Using differentials, find the approximate values of the following :
(i) `sqrt(37)`
(ii) `sqrt(401)`.

To approximate the values of \(\sqrt{37}\) and \(\sqrt{401}\) using differentials, we can follow these steps: ### Step 1: Define the function Let \( y = f(x) = \sqrt{x} \). ### Step 2: Find the derivative To find the differential \( dy \), we first need to compute the derivative of \( f(x) \): \[ \frac{dy}{dx} = \frac{1}{2\sqrt{x}} \] ### Step 3: Express \( dy \) The differential \( dy \) can be expressed as: \[ dy = \frac{dy}{dx} \cdot dx = \frac{1}{2\sqrt{x}} \cdot dx \] ### Step 4: Approximate \(\sqrt{37}\) For \(\sqrt{37}\): - Choose \( x = 36 \) (since \( 36 \) is a perfect square). - Thus, \( dx = 37 - 36 = 1 \). Now, calculate \( y \) and \( dy \): \[ y = \sqrt{36} = 6 \] \[ dy = \frac{1}{2\sqrt{36}} \cdot 1 = \frac{1}{2 \cdot 6} = \frac{1}{12} \approx 0.0833 \] Now, approximate \(\sqrt{37}\): \[ \sqrt{37} \approx y + dy = 6 + 0.0833 \approx 6.0833 \] ### Step 5: Approximate \(\sqrt{401}\) For \(\sqrt{401}\): - Choose \( x = 400 \) (since \( 400 \) is a perfect square). - Thus, \( dx = 401 - 400 = 1 \).
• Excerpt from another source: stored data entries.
==> src/rtl/assert_macros.svh <==
// Assertion macros used by the parser RTL.
`ifndef ASSERT_MACROS_SVH
`define ASSERT_MACROS_SVH
`ifndef ASSERT_OFF
// Check that a property holds at every rising clock edge outside reset.
`define ASSERT_CLK(lbl, clk, rst, prop) \
   lbl: assert property (@(posedge clk) disable iff (rst) (prop)) \
      else $error("assertion failed");
// Check that a condition never holds at a rising clock edge outside reset.
`define ASSERT_NEVER(lbl, clk, rst, cond) \
   lbl: assert property (@(posedge clk) disable iff (rst) !(cond)) \
      else $error("forbidden condition seen");
`else
`define ASSERT_CLK(lbl, clk, rst, prop)
`define ASSERT_NEVER(lbl, clk, rst, cond)
`endif
`endif

==> src/rtl/htb_pkg.sv <==
// Types, constants and helpers of the hex text to bytes parser.
package htb_pkg;

   localparam int unsigned CHAR_W  = 16;
   localparam int unsigned COUNT_W = 16;
   localparam int unsigned CSR_IDX_W  = 2;
   localparam int unsigned CSR_DATA_W = 16;

   // Register indexes of the configuration port
   localparam logic [CSR_IDX_W-1:0] CSR_WIDE_CHARS     = 2'd0;
   localparam logic [CSR_IDX_W-1:0] CSR_QUOTES_ENABLED = 2'd1;
   localparam logic [CSR_IDX_W-1:0] CSR_OUT_LIMIT      = 2'd2;

   // Reset values of the registers
   localparam logic                RST_WIDE_CHARS     = 1'b0;
   localparam logic                RST_QUOTES_ENABLED = 1'b1;
   localparam logic [COUNT_W-1:0]  RST_OUT_LIMIT      = 16'hFFFF;

   // Character codes
   localparam logic [CHAR_W-1:0] CHAR_NUL   = 16'h0000;
   localparam logic [CHAR_W-1:0] CHAR_DQ    = 16'h0022;
   localparam logic [CHAR_W-1:0] CHAR_SQ    = 16'h0027;
   localparam logic [CHAR_W-1:0] CHAR_0     = 16'h0030;
   localparam logic [CHAR_W-1:0] CHAR_9     = 16'h0039;
   localparam logic [CHAR_W-1:0] CHAR_UC_A  = 16'h0041;
   localparam logic [CHAR_W-1:0] CHAR_UC_F  = 16'h0046;
   localparam logic [CHAR_W-1:0] CHAR_LC_A  = 16'h0061;
   localparam logic [CHAR_W-1:0] CHAR_LC_F  = 16'h0066;
   localparam logic [3:0]        DIGIT_TEN  = 4'd10;

   typedef enum logic [2:0] {
      MODE_HEX = 3'b001,
      MODE_SQ  = 3'b010,
      MODE_DQ  = 3'b100
   } mode_type;

   typedef struct packed {
      logic [CHAR_W-1:0] char_code;
      logic              first_of_string;
   } req_type;

   typedef struct packed {
      logic [7:0]         out_byte;
      logic               byte_valid;
      logic [COUNT_W-1:0] byte_count;
      logic               done_res;
      logic               last_of_run;
   } rsp_type;

   typedef struct packed {
      logic       valid;
      logic [3:0] value;
   } digit_type;

   // Decode one hex digit of either case
   function automatic digit_type hex_digit(input logic [CHAR_W-1:0] ch);
      digit_type d;
      d.valid = 1'b0;
      d.value = 4'd0;
      if (ch >= CHAR_0 && ch <= CHAR_9) begin
         d.valid = 1'b1;
         d.value = 4'(ch - CHAR_0);
      end else if (ch >= CHAR_UC_A && ch <= CHAR_UC_F) begin
         d.valid = 1'b1;
         d.value = 4'(ch - CHAR_UC_A) + DIGIT_TEN;
      end else if (ch >= CHAR_LC_A && ch <= CHAR_LC_F) begin
         d.valid = 1'b1;
         d.value = 4'(ch - CHAR_LC_A) + DIGIT_TEN;
      end
      return d;
   endfunction

endpackage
Now, calculate \( y \) and \( dy \): \[ y = \sqrt{400} = 20 \] \[ dy = \frac{1}{2\sqrt{400}} \cdot 1 = \frac{1}{2 \cdot 20} = \frac{1}{40} \approx 0.025 \] Now, approximate \(\sqrt{401}\): \[ \sqrt{401} \approx y + dy = 20 + 0.025 \approx 20.025 \] ### Final Answers Thus, the approximate values are: - \(\sqrt{37} \approx 6.0833\) - \(\sqrt{401} \approx 20.025\)